*** Opening Provided data ***

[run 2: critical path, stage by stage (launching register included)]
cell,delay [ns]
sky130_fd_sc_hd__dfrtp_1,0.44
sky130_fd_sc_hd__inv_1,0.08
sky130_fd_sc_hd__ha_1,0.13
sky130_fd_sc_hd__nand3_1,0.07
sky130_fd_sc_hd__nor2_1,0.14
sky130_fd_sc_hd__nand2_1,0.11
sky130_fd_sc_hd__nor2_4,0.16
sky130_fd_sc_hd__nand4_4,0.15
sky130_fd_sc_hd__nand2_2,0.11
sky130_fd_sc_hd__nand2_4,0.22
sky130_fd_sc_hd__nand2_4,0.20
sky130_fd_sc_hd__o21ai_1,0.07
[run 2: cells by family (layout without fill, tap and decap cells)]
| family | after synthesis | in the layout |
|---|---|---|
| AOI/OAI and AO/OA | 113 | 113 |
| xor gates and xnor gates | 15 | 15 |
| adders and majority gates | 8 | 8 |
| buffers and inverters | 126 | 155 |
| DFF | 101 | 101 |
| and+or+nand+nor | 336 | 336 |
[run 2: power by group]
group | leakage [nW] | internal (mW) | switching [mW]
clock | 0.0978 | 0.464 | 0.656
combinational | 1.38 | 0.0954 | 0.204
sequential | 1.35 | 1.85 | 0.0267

*** Closing Provided data ***
*** Opening Provided data ***

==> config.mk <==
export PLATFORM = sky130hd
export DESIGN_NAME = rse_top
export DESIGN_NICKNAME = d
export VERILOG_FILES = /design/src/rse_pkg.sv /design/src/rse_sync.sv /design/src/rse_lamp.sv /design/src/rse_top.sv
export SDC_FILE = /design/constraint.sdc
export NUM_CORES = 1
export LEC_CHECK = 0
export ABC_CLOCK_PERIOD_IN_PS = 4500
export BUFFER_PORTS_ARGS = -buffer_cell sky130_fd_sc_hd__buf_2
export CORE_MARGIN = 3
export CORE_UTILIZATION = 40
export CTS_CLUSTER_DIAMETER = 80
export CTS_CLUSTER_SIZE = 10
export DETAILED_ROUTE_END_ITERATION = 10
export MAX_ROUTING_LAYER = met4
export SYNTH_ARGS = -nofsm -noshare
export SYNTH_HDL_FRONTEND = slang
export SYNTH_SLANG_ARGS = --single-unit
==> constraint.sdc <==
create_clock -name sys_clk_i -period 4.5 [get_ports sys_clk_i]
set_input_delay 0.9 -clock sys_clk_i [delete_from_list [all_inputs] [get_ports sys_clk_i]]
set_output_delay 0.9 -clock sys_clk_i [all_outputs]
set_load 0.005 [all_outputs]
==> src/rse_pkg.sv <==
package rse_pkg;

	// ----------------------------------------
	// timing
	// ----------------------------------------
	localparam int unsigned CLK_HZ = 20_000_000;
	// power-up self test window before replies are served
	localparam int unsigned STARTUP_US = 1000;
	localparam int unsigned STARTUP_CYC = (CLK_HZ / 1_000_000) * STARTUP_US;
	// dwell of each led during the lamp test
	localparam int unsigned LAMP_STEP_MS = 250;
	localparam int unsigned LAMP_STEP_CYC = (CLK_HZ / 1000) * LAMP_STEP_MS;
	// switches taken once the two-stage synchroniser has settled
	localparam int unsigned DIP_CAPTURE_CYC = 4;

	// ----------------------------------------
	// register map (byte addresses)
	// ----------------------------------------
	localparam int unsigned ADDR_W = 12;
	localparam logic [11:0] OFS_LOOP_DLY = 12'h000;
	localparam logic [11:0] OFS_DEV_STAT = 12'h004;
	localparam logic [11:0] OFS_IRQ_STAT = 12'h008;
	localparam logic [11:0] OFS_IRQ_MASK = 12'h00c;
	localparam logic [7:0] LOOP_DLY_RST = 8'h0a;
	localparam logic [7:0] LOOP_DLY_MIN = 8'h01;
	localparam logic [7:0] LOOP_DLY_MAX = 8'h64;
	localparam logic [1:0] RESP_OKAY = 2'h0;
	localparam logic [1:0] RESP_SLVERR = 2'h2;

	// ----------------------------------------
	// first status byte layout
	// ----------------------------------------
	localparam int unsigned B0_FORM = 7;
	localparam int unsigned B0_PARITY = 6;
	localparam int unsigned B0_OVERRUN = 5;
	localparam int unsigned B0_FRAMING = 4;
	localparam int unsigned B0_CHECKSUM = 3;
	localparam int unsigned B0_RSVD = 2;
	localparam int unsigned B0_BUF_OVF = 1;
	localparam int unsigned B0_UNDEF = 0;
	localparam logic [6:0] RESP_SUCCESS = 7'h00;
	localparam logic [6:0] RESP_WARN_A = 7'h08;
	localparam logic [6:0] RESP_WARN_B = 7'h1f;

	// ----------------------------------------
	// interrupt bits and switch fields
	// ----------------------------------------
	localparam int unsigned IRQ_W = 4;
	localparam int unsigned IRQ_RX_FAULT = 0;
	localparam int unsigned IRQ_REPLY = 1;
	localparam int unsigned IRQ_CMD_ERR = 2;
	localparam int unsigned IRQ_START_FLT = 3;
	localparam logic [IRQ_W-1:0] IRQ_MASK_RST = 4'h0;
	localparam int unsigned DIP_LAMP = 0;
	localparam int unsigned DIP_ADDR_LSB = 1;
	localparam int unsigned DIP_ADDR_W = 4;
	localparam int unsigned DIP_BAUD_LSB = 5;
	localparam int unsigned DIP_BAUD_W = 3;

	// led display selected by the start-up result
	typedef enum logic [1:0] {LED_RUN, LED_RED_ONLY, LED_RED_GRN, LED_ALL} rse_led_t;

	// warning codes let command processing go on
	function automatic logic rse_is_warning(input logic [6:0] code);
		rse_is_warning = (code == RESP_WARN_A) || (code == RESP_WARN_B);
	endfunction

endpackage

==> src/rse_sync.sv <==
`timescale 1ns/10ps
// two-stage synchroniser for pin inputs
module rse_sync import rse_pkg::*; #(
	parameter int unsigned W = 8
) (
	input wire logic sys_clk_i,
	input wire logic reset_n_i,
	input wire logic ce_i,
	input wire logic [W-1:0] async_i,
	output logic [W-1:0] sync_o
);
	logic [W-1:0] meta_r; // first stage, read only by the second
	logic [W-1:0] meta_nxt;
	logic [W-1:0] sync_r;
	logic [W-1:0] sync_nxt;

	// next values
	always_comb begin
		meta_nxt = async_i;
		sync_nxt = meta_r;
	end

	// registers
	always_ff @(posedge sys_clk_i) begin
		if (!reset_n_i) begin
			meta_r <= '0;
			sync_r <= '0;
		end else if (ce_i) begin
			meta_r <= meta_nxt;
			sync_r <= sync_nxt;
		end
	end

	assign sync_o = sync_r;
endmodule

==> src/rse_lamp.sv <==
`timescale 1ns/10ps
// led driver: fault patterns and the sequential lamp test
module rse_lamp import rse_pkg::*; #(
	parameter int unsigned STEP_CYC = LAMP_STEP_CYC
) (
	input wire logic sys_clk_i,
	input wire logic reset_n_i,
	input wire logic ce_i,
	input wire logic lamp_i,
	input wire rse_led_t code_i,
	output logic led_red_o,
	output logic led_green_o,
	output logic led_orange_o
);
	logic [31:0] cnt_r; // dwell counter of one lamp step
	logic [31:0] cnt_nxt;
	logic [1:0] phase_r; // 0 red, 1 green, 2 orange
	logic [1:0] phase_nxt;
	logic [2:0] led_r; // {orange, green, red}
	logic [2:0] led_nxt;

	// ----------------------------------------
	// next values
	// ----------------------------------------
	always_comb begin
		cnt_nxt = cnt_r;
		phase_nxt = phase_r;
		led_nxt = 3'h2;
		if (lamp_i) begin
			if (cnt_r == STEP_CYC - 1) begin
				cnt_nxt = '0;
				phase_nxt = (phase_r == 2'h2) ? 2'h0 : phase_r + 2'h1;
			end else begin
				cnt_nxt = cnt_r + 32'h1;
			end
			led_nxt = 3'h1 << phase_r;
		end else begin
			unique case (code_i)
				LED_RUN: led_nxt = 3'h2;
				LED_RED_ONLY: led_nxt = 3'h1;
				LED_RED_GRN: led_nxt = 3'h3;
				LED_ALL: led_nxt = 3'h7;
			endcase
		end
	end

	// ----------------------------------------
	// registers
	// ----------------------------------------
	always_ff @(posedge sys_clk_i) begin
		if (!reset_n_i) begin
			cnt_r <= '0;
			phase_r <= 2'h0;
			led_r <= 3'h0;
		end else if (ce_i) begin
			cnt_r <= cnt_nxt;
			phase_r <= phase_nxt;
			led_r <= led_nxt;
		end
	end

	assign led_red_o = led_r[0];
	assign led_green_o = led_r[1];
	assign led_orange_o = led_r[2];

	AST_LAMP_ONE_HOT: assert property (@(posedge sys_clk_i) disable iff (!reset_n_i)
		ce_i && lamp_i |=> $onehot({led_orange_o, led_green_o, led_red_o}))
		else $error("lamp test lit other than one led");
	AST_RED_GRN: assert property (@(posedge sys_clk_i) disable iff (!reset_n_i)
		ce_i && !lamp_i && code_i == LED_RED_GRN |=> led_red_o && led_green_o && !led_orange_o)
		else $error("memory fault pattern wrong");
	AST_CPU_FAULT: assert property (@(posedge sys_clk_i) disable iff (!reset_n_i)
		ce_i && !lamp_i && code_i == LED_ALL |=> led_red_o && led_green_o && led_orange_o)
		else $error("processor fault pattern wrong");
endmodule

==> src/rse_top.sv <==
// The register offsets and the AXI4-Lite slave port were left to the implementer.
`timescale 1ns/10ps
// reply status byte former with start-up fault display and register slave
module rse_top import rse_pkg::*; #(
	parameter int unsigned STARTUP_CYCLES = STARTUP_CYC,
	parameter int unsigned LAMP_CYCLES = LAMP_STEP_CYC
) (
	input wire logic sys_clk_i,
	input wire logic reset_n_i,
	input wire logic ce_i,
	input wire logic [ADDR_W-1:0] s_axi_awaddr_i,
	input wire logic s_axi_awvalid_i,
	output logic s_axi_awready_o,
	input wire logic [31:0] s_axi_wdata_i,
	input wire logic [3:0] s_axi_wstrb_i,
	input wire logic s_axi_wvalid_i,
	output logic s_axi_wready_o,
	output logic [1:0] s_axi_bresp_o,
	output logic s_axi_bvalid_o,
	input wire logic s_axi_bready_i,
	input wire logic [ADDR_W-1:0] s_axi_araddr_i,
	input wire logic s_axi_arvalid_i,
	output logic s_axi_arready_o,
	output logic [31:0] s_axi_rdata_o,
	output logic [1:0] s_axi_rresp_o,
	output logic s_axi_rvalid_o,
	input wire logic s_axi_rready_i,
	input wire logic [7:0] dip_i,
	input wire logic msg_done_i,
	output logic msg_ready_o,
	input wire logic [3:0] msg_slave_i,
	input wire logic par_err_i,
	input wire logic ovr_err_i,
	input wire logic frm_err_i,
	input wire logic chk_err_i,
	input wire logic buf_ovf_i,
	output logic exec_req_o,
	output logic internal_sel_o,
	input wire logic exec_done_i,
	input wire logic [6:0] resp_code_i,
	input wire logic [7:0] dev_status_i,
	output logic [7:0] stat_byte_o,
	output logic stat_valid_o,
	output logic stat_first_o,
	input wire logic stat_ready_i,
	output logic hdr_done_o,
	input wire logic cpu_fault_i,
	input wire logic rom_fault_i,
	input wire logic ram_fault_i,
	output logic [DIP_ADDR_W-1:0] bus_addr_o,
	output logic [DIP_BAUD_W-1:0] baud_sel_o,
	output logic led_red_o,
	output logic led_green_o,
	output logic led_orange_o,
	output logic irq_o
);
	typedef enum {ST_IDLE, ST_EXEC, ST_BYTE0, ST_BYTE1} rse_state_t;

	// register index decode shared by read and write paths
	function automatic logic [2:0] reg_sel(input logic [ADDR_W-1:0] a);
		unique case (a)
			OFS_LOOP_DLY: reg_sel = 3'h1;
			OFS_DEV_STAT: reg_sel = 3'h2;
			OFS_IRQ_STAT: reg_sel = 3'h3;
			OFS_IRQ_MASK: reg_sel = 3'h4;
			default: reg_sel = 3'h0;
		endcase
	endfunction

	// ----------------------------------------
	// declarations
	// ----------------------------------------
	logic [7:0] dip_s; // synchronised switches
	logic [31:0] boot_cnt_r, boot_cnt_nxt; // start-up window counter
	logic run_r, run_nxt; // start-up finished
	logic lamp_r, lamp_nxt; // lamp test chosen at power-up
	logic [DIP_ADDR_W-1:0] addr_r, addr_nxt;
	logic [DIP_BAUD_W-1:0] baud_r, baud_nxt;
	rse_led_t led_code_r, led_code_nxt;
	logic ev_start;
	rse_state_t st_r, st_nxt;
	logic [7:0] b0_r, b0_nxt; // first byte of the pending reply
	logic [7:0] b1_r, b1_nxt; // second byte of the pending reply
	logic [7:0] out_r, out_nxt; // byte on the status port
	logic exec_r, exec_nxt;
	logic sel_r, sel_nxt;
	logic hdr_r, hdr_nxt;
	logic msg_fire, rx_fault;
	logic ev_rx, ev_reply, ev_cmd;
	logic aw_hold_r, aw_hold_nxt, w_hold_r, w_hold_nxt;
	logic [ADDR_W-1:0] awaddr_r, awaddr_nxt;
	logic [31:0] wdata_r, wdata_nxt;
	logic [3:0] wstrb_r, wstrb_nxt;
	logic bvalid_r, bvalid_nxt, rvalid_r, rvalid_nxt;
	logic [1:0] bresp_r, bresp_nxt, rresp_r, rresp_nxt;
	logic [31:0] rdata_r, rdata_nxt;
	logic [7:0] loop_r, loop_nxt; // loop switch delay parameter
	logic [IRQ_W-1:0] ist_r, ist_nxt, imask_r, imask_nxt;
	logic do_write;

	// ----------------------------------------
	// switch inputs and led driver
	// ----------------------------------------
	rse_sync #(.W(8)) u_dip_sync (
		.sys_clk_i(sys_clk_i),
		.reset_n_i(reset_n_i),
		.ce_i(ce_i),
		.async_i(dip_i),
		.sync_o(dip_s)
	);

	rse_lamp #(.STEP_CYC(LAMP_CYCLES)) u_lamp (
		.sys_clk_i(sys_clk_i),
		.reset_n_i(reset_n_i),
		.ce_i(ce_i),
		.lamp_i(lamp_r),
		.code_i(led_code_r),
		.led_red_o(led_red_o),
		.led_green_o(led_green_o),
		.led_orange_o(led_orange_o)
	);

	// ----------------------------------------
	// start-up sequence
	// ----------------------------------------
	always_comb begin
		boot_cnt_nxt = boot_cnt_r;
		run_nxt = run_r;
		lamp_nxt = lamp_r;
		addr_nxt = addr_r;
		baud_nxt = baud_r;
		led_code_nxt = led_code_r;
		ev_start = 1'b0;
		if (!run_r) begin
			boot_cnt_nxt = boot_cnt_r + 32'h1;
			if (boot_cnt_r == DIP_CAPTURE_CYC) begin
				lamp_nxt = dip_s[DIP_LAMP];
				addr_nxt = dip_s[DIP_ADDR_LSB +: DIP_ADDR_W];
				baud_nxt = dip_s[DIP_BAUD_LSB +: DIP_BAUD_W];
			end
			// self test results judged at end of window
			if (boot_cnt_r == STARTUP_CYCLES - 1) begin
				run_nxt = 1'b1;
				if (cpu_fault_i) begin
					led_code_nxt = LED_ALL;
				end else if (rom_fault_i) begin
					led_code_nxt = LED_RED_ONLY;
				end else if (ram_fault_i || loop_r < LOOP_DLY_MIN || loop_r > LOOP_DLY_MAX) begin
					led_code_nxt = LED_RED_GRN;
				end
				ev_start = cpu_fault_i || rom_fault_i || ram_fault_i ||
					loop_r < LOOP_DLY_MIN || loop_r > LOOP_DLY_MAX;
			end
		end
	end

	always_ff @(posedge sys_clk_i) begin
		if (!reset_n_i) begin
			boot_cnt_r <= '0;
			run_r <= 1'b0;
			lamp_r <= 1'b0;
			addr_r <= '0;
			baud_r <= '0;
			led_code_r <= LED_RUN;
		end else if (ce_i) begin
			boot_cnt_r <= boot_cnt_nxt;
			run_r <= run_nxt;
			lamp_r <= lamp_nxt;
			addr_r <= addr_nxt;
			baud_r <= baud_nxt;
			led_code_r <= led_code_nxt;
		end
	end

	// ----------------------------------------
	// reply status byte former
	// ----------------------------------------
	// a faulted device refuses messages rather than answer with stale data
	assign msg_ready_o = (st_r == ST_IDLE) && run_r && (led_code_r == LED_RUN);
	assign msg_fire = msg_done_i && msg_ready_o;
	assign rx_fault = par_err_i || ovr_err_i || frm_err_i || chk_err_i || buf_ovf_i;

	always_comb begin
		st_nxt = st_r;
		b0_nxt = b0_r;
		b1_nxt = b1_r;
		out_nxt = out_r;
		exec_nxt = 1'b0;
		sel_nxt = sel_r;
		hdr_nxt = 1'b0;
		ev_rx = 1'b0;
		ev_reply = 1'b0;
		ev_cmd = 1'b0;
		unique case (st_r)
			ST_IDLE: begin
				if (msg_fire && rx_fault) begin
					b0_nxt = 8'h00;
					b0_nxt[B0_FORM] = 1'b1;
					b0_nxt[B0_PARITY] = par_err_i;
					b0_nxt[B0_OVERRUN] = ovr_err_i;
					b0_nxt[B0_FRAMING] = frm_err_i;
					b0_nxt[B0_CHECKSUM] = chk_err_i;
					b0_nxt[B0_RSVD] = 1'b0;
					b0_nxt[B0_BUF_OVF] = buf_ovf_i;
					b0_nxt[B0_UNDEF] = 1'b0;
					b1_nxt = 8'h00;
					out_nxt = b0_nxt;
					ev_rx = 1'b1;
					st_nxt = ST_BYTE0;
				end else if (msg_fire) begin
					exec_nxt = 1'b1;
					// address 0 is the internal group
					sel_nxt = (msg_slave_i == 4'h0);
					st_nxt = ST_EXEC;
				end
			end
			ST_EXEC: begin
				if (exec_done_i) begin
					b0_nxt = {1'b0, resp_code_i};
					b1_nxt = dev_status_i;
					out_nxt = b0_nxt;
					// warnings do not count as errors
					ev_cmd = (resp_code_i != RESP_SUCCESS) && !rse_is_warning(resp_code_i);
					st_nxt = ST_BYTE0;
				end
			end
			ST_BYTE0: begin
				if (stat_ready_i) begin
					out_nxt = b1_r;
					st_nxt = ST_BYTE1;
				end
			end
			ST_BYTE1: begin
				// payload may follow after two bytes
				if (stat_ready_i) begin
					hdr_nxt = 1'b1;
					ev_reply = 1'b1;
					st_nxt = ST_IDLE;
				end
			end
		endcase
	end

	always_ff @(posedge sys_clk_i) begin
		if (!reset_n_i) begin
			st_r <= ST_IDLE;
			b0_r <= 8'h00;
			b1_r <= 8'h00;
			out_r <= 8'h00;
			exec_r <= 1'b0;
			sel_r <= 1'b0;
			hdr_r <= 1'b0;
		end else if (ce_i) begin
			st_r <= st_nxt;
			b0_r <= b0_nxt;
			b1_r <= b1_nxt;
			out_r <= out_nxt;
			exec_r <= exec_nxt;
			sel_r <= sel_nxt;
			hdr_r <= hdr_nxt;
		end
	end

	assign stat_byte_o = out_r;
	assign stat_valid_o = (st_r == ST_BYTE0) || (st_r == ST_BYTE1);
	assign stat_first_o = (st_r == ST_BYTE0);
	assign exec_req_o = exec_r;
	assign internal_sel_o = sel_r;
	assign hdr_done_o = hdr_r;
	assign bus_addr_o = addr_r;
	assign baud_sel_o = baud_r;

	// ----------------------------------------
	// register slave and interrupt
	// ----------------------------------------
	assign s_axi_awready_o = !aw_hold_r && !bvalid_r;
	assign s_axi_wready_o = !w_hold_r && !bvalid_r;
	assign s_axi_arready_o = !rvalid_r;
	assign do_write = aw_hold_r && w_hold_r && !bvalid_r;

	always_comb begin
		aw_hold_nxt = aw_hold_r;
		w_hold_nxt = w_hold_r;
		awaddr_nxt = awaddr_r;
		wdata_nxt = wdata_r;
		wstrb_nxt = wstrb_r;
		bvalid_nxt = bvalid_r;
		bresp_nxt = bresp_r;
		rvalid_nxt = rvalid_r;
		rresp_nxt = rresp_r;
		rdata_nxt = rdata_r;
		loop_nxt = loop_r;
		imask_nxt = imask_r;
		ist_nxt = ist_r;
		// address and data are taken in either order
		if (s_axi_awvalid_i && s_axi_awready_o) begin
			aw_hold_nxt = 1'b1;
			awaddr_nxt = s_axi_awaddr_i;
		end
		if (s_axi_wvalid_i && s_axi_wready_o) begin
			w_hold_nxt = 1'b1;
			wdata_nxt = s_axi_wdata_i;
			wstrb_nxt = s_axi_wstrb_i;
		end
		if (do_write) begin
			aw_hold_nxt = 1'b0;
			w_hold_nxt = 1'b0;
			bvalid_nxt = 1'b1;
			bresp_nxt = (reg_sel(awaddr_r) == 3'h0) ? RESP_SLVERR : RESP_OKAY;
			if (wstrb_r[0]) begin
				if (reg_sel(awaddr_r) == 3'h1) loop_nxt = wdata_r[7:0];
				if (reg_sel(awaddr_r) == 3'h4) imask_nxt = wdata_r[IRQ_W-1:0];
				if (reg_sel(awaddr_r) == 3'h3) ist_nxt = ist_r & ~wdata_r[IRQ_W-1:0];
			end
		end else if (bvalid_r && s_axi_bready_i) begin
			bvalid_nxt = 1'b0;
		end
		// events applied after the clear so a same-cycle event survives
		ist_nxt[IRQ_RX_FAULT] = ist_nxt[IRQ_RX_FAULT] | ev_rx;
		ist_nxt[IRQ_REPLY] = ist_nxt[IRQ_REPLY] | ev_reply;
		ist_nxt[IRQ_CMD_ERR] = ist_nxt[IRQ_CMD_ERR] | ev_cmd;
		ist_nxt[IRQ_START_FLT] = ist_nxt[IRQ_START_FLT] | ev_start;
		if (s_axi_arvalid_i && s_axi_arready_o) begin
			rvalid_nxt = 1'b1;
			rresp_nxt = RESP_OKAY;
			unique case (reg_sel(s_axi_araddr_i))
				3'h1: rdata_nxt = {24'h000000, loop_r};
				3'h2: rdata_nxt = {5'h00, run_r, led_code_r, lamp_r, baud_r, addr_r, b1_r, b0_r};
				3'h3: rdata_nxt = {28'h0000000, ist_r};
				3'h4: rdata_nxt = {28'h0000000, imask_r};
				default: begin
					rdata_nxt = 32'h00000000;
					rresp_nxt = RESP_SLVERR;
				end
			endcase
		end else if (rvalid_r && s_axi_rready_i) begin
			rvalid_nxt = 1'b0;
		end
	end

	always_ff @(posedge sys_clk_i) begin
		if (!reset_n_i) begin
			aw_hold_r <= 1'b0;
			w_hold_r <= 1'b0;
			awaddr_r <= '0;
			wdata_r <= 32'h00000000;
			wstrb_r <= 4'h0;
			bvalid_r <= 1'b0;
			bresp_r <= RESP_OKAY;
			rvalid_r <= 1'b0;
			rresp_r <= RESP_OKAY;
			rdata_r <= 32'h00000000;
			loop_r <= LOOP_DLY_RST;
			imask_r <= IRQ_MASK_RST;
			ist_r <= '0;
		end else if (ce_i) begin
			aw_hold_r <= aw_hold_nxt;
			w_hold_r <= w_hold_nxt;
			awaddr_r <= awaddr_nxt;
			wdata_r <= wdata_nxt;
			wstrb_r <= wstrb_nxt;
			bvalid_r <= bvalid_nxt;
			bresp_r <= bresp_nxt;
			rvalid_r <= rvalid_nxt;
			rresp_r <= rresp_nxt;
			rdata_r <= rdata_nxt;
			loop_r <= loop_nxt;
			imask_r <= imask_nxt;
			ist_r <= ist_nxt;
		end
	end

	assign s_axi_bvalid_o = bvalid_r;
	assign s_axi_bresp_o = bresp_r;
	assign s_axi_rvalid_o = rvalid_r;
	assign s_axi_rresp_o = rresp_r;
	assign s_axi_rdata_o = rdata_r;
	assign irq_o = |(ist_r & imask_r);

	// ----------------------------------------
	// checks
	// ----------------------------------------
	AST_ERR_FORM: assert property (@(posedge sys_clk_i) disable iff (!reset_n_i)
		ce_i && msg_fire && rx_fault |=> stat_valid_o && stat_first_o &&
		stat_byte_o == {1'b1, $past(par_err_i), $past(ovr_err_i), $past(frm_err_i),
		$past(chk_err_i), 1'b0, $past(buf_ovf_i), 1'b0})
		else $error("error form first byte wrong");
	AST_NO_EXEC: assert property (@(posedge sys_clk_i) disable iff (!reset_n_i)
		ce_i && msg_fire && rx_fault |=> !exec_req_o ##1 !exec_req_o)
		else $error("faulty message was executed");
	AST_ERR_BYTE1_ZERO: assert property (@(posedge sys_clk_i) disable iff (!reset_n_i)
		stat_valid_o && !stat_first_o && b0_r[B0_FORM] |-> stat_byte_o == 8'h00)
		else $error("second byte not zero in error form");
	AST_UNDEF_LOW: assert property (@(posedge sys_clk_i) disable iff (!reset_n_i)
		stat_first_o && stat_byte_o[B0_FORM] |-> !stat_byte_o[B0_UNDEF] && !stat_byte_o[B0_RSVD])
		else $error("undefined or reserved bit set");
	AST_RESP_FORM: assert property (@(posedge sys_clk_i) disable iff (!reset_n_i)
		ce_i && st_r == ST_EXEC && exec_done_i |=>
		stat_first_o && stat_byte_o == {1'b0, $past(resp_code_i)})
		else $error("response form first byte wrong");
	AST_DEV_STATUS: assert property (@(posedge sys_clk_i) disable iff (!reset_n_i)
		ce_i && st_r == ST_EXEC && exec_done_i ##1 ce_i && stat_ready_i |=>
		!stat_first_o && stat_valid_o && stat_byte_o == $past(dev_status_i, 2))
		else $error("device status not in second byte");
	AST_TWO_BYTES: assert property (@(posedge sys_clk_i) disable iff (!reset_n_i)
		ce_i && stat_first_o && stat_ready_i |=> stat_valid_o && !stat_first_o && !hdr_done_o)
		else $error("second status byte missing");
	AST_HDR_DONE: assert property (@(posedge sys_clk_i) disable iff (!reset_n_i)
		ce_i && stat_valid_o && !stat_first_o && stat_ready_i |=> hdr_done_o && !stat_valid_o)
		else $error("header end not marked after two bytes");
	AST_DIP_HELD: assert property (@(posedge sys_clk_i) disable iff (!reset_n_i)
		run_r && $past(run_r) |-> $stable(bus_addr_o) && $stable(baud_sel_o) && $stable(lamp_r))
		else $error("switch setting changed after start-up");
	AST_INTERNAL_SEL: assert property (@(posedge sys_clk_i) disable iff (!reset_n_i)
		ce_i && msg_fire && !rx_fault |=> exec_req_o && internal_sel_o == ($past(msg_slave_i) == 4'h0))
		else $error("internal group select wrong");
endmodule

*** Closing Provided data ***

## What to do
Write out exactly the lines that fall from the line with "[run 2: critical" to the line with "sequential | 1.35 | 1.85 | 0.0267" in the records above, keeping both ends.

## Result of the exercise
[run 2: critical path, stage by stage (launching register included)]
cell,delay [ns]
sky130_fd_sc_hd__dfrtp_1,0.44
sky130_fd_sc_hd__inv_1,0.08
sky130_fd_sc_hd__ha_1,0.13
sky130_fd_sc_hd__nand3_1,0.07
sky130_fd_sc_hd__nor2_1,0.14
sky130_fd_sc_hd__nand2_1,0.11
sky130_fd_sc_hd__nor2_4,0.16
sky130_fd_sc_hd__nand4_4,0.15
sky130_fd_sc_hd__nand2_2,0.11
sky130_fd_sc_hd__nand2_4,0.22
sky130_fd_sc_hd__nand2_4,0.20
sky130_fd_sc_hd__o21ai_1,0.07
[run 2: cells by family (layout without fill, tap and decap cells)]
| family | after synthesis | in the layout |
|---|---|---|
| AOI/OAI and AO/OA | 113 | 113 |
| xor gates and xnor gates | 15 | 15 |
| adders and majority gates | 8 | 8 |
| buffers and inverters | 126 | 155 |
| DFF | 101 | 101 |
| and+or+nand+nor | 336 | 336 |
[run 2: power by group]
group | leakage [nW] | internal (mW) | switching [mW]
clock | 0.0978 | 0.464 | 0.656
combinational | 1.38 | 0.0954 | 0.204
sequential | 1.35 | 1.85 | 0.0267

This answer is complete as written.